Washington State
House of Representatives
Office of Program Research
BILL
ANALYSIS
Health Care & Wellness Committee
ESB 6151
Brief Description: Concerning the provision of an ultrasound.
Sponsors: Senators Randall, Wilson, C., Nobles, Trudeau, Kuderer, Dhingra, Frame, Hasegawa, Keiser, Liias, Salda?a, Stanford and Valdez.
Brief Summary of Engrossed Bill
  • Prohibits an individual other than a licensed health care provider, or a person working under a health care provider's supervision, from providing an ultrasound.
Hearing Date: 2/20/24
Staff: Emily Poole (786-7106).
Background:

Ultrasounds.

Ultrasounds use high frequency sound waves to create real-time pictures or videos of internal organs or other soft tissues, such as blood vessels, or to otherwise interact with tissue in the body.  According to the National Institutes of Health, Institute of Biomedical Imaging and Bioengineering, ultrasounds fall into two categories, diagnostic and therapeutic.  A diagnostic ultrasound is a diagnostic technique used to produce an image inside the body.  Most diagnostic ultrasound probes are placed on the skin.

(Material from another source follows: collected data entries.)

`design/flow/design.v`:
```
module vga_sync(
   input iCLK,  
   input iRST_N,
   input [9:0] iRed,
   input [9:0] iGreen,
   input [9:0] iBlue,
   output [9:0] px,
   output [9:0] py,
   output  [9:0] VGA_R,
   output  [9:0] VGA_G,
   output  [9:0] VGA_B,
   output reg VGA_H_SYNC,
   output reg VGA_V_SYNC,
   output VGA_SYNC,
   output VGA_BLANK
);
assign	VGA_BLANK	=	VGA_H_SYNC & VGA_V_SYNC;
assign	VGA_SYNC	=	1'b0;
reg [9:0] h_count, v_count;
assign px = h_count;
assign py = v_count;
parameter H_SYNC_TOTAL = 800;
parameter H_PIXELS =     640;
parameter H_SYNC_START = 659;
parameter H_SYNC_WIDTH =  96;
always@(posedge iCLK or negedge iRST_N)
begin
   if(!iRST_N)
   begin
      h_count <= 10'h000;
      VGA_H_SYNC <= 1'b0;
   end
   else
   begin
      if (h_count < H_SYNC_TOTAL-1) h_count <= h_count + 1'b1;
      else h_count <= 10'h0000;
      if (h_count >= H_SYNC_START && 
	h_count < H_SYNC_START+H_SYNC_WIDTH) VGA_H_SYNC = 1'b0;
      else VGA_H_SYNC <= 1'b1;
   end
end
parameter V_SYNC_TOTAL = 525;
parameter V_PIXELS     = 480;
parameter V_SYNC_START = 493;
parameter V_SYNC_WIDTH =   2;
parameter H_START = 699;
always @(posedge iCLK or negedge iRST_N)
begin
   if (!iRST_N)
   begin
      v_count <= 10'h0000;
      VGA_V_SYNC <= 1'b0;
   end
   else if (h_count == H_START)
   begin
      if (v_count < V_SYNC_TOTAL-1) v_count <= v_count + 1'b1;
      else v_count <= 10'h0000;
      if (v_count >= V_SYNC_START && 
		v_count < V_SYNC_START+V_SYNC_WIDTH) VGA_V_SYNC = 1'b0;
      else VGA_V_SYNC <= 1'b1;
   end
end
wire video_h_on = (h_count<H_PIXELS);
wire video_v_on = (v_count<V_PIXELS);
wire video_on = video_h_on & video_v_on;
assign VGA_R = (video_on? iRed: 10'h000);
assign VGA_G = (video_on? iGreen: 10'h000);
assign VGA_B = (video_on? iBlue: 10'h000);
endmodule
```
[/design/flow/design.v]
module bars(x, y, r, g, b);
input [9:0] x, y;
output [9:0] r, g, b;
reg [2:0] idx;
assign r = idx[0] ? 10'h3ff : 10'h000;
assign g = idx[1] ? 10'h3ff : 10'h000;
assign b = idx[2] ? 10'h3ff : 10'h000;
initial idx <= 3'd0;
always @ (x) begin
	if (x < 80) idx <= 3'd0;  
	else if (x < 160) idx <= 3'd1;  
	else if (x < 240) idx <= 3'd2;  
	else if (x < 320) idx <= 3'd3;  
	else if (x < 400) idx <= 3'd4;  
	else if (x < 480) idx <= 3'd5;  
	else if (x < 560) idx <= 3'd6;  
	else idx <= 3'd7;  
end
endmodule
[/design/flow/run.sh]
#!/bin/bash
# OpenROAD 26Q1-2900-gdf79404cd8, Yosys 0.63+post, stock flow scripts
make -C /OpenROAD-flow-scripts/flow DESIGN_CONFIG=/design/flow/config.mk WORK_HOME=/design/flow/orfs finish
$ cat design/flow/run.sh
#!/bin/bash
# OpenROAD 26Q1-2900-gdf79404cd8, Yosys 0.63+post, stock flow scripts
make -C /OpenROAD-flow-scripts/flow DESIGN_CONFIG=/design/flow/config.mk WORK_HOME=/design/flow/orfs finish
$ cat design/flow/config.mk
export PLATFORM = sky130hd
export DESIGN_NAME = main
export DESIGN_NICKNAME = main
export VERILOG_FILES = /design/flow/design.v
export SDC_FILE = /design/flow/constraint.sdc
export NUM_CORES = 4
export LEC_CHECK = 1
export CORE_AREA = 10 10 102 102
export DIE_AREA = 0 0 112 112
`config.mk`:
```
export PLATFORM = sky130hd
export DESIGN_NAME = data_memory
export DESIGN_NICKNAME = data_memory
export VERILOG_FILES = /design/flow/design.v
export SDC_FILE = /design/flow/constraint.sdc
export NUM_CORES = 4
export LEC_CHECK = 1
export CORE_UTILIZATION = 40
```
`constraint.sdc`:
```
current_design data_memory

set clk_period 13.3
set clk_io_pct 0.2

create_clock -name clk0 -period $clk_period [get_ports {clk}]

set non_clock_inputs [all_inputs -no_clocks]
set_input_delay [expr $clk_period * $clk_io_pct] -clock clk0 $non_clock_inputs
set_output_delay [expr $clk_period * $clk_io_pct] -clock clk0 [all_outputs]
```
`design.v`:
```
module data_memory(
    input wire clk,
    input wire [7:0] address,
    input wire [7:0] data_in,
    input wire write_enable,
    input wire read_enable,
    output reg [7:0] data_out
);
    reg [7:0] ram[0:255];
    always @(posedge clk)
    begin
        if (read_enable)
            data_out <= ram[address];
		  else if (write_enable)
            ram[address] <= data_in;
    end
endmodule
```
`run.sh`:
```
#!/bin/bash
# OpenROAD 26Q1-2900-gdf79404cd8, Yosys 0.63+post, stock flow scripts
make -C /OpenROAD-flow-scripts/flow DESIGN_CONFIG=/design/flow/config.mk WORK_HOME=/design/flow/orfs finish
```
==> CHANGELOG.md <==
## Flow update

* FMAX at 0.145 GHz
* Pleak at 0.0266 uW
* DRT iter0 DRCs at 2520
* Placed Cells at 6101
* Yosys top cell by area: edfxtp_1
* Post-synth EDFFs at 2056
* Seq pwr share at 54.7%
* Max IR drop VDD at 0.000117 V
* OpenROAD warning count at 30
* Clock power frac at 41.0%
* Dpl hpwl at 111000 um
* Hold-fix buffers at CTS at 0
* Core Util at FP at 40.2%
* Final setup fails at 0
* Most frequent cells after synthesis: 2056 x edfxtp_1, 512 x mux4_2, 260 x nor2_1
* Worst slew margin at 9.40%
* Switching share of power at 20.6%
* Cell Pwr Density at 148 mW/mm2
* CTS tree: done
* IO buf count at 26
* Seq cells post-synth at 2056
* Htree depth at 4
* Worst Max-Slew Pin Slew at 1.34 ns
* Logic gate share of total power at 4.4%
* Avg Synthesized Cell Area at 22.2 um2
* Cells after Synth at 3526
* Worst Setup End Kind: flop
* Initial antenna violation count at 3
* Layout cells sized above 1 at 25.2%
* Setup crit start kind: primary input
* Vias in the first global route at 40800
* CP Data Arrival Time at 7.38 ns
* Clk ins delay skew pair at 0.83 ns
* Post-synth top flop: edfxtp_1
* Period utilization at 51.8%
* Required @ worst endpoint at 13.79 ns
* Final Max Tran Viols at 0
* Residual DRC at 0
* Via density at 5.68
* Net switching power at 2690 uW
* Pint at 10400 uW
* First-pass GRT wire length at 279000 um
* Routability cong. at 0.852
* Max Cap Viol at 0
* Die W at 445 um
* Post-route insts no fill at 6455
* Chip Area, Yosys at 0.0784 mm2
* Die Size at 0.198 mm2
* RSZ-0062 raised after global routing: no
* Via count at 36700
* DRT antenna net count at 0
* Site row count at 162
* Seq share, synth at 78.8%
* Hold Crit Class: flop to flop
* # Cells Yosys at 3526
* Ys async rst share at 0%
* Setup tns final at 0 ns
* Final Hold Viols at 0
* Clock root buffer: clkbuf_16
* First-pass DRT Iterations at 7
* Min cycle time layout at 6.89 ns
* Longest Clk Path Bufs at 3
* Count leader, synth: edfxtp_1
* CTS resizes at 0
* Dominant cell area share at 78.8%
* Cell Area, Synth at 0.0784 mm2
* Outcome: completed
* CP Max Fanout at 70
* GR Util All Layers at 21.6%
* I/O pin cnt at 27
* Post-CTS Setup Bufs at 0
* Die H at 445 um
* Post-route clock skew at 0.0257 ns
* CTS buffer count at 196
* Cell area leaders: edfxtp_1 79%, mux4_2 15%, a22oi_1 2.5%
* Yosys warns at 1
* Area grow syn2layout at 12.8%
* Count of cell types in the netlist at 21
* Clock sinks at 2056
* Critical path class: primary input to flop
* Largest net degree at the start of global routing at 129
* Wire per inst at 29.5 um
* Final wirelength at 190000 um
* Residual overflow from global routing at 0
* Core ar. at 0.195 mm2
* Worst-path clk slew at 0.06 ns
[critical path: stages]
cell     delay [ns]
buf_8          0.46
buf_4          0.69
buf_4          0.58
buf_4          0.63
mux4_2         0.41
a22oi_1        0.28
a21oi_1        0.16
o41ai_1        1.15
nand4_1        0.22
[power by group through the flow]
stage | combinational (uW) | sequential (uW) | clock [uW]
4_1_cts | 579 | 7150 | 5460
5_1_grt | 615 | 7140 | 5700
6_report | 570 | 7150 | 5350
[layer usage]
layer	vias to the layer above	track usage, %	wire length, um
met2	2074	31.3	90000
met5	-	1.00	326
met1	19000	28.0	64900
met3	322	15.1	29300
li1	15300	-	-
met4	12	5.00	5780
[registers in the layout, indices dropped and copies added (netlist names)]
register  count
data_out      8
ram        2048
[cell families after synthesis]
group	after synthesis	share of synthesized area, %
flops	2056	78.8
mux	512	14.7
compound gates	416	3.63
simple gates	317	1.60
buf+inv	225	1.26
[area by class of cell]
type	count	area (um2)
Multi-Input combinational cell	1245	15700
Clock buffer	249	5230
Sequential cell	2056	61700
Tap cell	2624	3280
Clock inverter	102	886
Antenna cell	3	7.51
Timing Repair Buffer	176	1510
Fill cell	15900	106000
[worst paths after layout]
path / depth (start not counted) / slack (ns) / start / to
min reg2reg: 5 / 1.06 / ram[48][7]$_DFFE_PP_ / data_out[7]$_DFFE_PP_
max reg2reg: 5 / 10.25 / ram[62][5]$_DFFE_PP_ / data_out[5]$_DFFE_PP_
min: 5 / 1.06 / ram[48][7]$_DFFE_PP_ / data_out[7]$_DFFE_PP_
max: 9 / 6.41 / address[1] / data_out[5]$_DFFE_PP_
[placed cells by master, fill, tap and decap left out, types with 3 or more instances in the layout]
master           Yosys  layout
a21oi_1            128     128
a22oi_1            256     256
buf_12               0       6
buf_4               11     144
buf_8                0      10
bufinv_16            0      14
clkbuf_1           147      47
clkbuf_16            0     202
clkdlybuf4s50_1      0      16
clkinv_1             0      41
clkinv_2             0      36
diode_2              0       3
edfxtp_1          2056    2056
inv_6                0       6
mux4_2             512     512
nand2_1             30      14
nand2_2              0      16
nand3_1              4       4
nand4_1              8       8
nor2_1             260     259
nor2b_1              7       5
o41ai_1             32      26
o41ai_2              0       6
[per-stage QoR]
| stage | cell area (um2) | total power [uW] | setup WS (ns) | util [%] | hold slack (ns) |
|---|---|---|---|---|---|
| 3_3_place_gp | 82300 | 7860 | 5.55 | 42.2 | 1.01 |
| 2_1_floorplan | 78400 | 7580 | 8.47 | - | 0.896 |
| 3_5_place_dp | 82300 | 7860 | 5.64 | 42.2 | 1.04 |
| 4_1_cts | 88400 | 13200 | 6.53 | 45.4 | 1.06 |
| 6_report | 88400 | 13100 | 6.41 | 45.4 | 1.06 |
| 5_1_grt | 88400 | 13500 | 6.26 | 45.4 | 1.08 |
Power figures rest on the tool's default switching activity, not on a simulated workload.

However, to optimize image quality, probes may be placed inside the body via the gastrointestinal tract, vagina, or blood vessels.  Therapeutic ultrasounds also use sound waves above the range of human hearing but do not produce images.  Instead, therapeutic ultrasounds are used to modify or destroy tissues in the body, such as dissolving blood clots.

 

Discipline of Health Care Professionals.

Health care providers are licensed and regulated by the relevant disciplining authority for each health care profession. Under the Uniform Disciplinary Act (UDA), disciplining authorities have the authority to investigate all complaints or reports of unprofessional conduct. Upon a finding, after a hearing, that a license holder has committed unprofessional conduct, the disciplining authority is required to issue an order including appropriate sanctions.

Summary of Bill:

An ultrasound or a similar medical imaging device or procedure may only be provided by a health care provider holding an active license and acting within the health care provider's scope of practice or by a person acting under the supervision of a health care provider holding an active license, where all actions performed are within the supervising health care provider's scope of practice.

 

A failure to comply with this requirement constitutes unlicensed practice under the UDA, except that the requirement does not apply to the use of an ultrasound by a person on livestock or other animals owned or being raised by that person.

 

Emergency medical personnel may provide an ultrasound as necessary in the course of their employment. 

Appropriation: None.
Fiscal Note: Available.
Effective Date: The bill takes effect 90 days after adjournment of the session in which the bill is passed.